Introduced August 1, 2025 by Tim Scott · Last progress August 1, 2025
The bill aims to expand and preserve affordable housing, strengthen disaster recovery, and modernize financing and data systems — but does so by redirecting federal funds, increasing federal and local implementation burdens, and exerting pressure on local land‑use decisions, with meaningful fiscal, privacy, and equity trade‑offs.
Millions of renters and prospective homebuyers: the bill incentivizes and funds increased housing production (zoning/permit reform support, pre‑approved designs, grant bonuses, and multifamily financing), which should boost housing supply in high‑need and high‑cost areas.
Low‑ and moderate‑income households (including rural and tribal residents): the bill creates targeted affordability and preservation programs (repair grants, rent caps in pilots, vouchers, conversion of vacant buildings, and manufactured housing supports) to expand and protect affordable units.
Communities hit by disasters and vulnerable homeowners/renters: establishes a Long‑Term Disaster Recovery Fund, steady HUD administrative support, prioritized LMI recovery grants, and mitigation add‑ons to speed and strengthen long‑term rebuilding and resilience.

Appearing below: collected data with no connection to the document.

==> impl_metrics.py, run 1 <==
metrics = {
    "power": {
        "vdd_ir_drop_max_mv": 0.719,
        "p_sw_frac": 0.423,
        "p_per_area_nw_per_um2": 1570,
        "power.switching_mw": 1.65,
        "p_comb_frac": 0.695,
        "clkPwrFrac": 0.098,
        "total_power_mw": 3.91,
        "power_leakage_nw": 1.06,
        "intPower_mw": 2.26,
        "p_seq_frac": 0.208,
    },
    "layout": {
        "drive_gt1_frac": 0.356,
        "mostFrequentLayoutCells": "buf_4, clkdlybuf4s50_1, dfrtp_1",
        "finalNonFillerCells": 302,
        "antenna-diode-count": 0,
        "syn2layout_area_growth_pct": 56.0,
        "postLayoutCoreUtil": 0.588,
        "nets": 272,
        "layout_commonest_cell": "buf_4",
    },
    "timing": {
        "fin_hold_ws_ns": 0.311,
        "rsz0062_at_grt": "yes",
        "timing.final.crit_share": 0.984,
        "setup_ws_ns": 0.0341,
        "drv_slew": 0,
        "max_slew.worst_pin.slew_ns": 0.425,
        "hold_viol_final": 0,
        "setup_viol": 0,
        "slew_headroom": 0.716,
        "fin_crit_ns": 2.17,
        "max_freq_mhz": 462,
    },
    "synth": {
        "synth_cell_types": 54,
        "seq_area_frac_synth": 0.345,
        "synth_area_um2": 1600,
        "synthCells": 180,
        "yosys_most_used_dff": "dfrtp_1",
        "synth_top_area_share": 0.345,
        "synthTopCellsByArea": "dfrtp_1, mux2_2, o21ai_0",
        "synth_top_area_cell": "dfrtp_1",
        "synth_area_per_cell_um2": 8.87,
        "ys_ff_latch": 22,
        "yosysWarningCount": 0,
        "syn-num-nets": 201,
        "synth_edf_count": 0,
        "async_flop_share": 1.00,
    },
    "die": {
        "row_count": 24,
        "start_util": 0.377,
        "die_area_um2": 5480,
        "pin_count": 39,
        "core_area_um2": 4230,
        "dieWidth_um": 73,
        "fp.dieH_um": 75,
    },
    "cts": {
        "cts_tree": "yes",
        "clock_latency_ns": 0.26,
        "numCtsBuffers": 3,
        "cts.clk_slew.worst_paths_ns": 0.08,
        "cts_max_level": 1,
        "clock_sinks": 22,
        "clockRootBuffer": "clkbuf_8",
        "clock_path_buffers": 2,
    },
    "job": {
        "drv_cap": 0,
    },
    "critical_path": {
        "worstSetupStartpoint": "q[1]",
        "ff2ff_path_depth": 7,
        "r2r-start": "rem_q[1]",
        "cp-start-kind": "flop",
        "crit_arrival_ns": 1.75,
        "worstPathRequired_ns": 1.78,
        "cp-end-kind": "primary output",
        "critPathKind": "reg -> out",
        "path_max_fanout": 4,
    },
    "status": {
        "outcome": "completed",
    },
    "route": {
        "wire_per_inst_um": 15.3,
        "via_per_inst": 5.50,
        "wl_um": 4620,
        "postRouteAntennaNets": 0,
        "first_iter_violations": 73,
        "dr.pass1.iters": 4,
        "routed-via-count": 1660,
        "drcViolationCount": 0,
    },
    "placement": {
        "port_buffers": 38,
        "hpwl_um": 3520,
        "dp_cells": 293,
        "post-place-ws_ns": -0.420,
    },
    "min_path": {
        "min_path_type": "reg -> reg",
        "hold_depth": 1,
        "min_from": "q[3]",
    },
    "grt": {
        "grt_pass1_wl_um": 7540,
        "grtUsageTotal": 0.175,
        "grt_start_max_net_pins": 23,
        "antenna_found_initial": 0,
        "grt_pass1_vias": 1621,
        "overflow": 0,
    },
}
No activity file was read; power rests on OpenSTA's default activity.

Taxpayers and federal budget: the bill authorizes multiple new programs, pilots, and large appropriations (disaster fund, pilots, grant bonuses, FHA exposures) that materially increase federal outlays and potential taxpayer exposure.
Local governments and homeowners: the bill pressures localities toward pro‑housing zoning actions (via guidance, incentives, and scoring) and links federal transportation and funding benefits to housing policies, raising concerns about local control and political friction.
Many lower‑growth and below‑median CDBG recipients (often vulnerable communities): tying funds to housing growth will cut CDBG allocations for some jurisdictions (10% cut example) and may redirect resources away from communities with high need but stagnant growth.
Based on analysis of 29 sections of legislative text.
Strengthens HUD counseling and oversight, creates a disaster recovery fund, adjusts CDBG allocation rules, expands manufactured-home definitions, and directs multiple studies and rulemakings to boost housing supply and lending.
Sets new federal rules and programs to expand housing access, safety net supports, disaster recovery, and housing finance. It strengthens HUD oversight and housing counseling, changes grant formulas to reward faster housing growth, creates a long-term disaster recovery fund and new CDBG-DR rules, updates manufactured-home definitions and State certification duties, directs studies and rulemaking on FHA loan limits and small-dollar mortgages, and requires more interagency coordination and reporting across HUD, USDA, VA, FHA, FHFA, CFPB and related agencies. The bill affects HUD operations, state and local governments, lenders and loan originators, manufactured-home manufacturers and buyers, rural communities, disaster recovery grantees, and low- and moderate-income households through new funding authorities, certification and reporting rules, data-sharing requirements, and targeted regulatory changes and studies.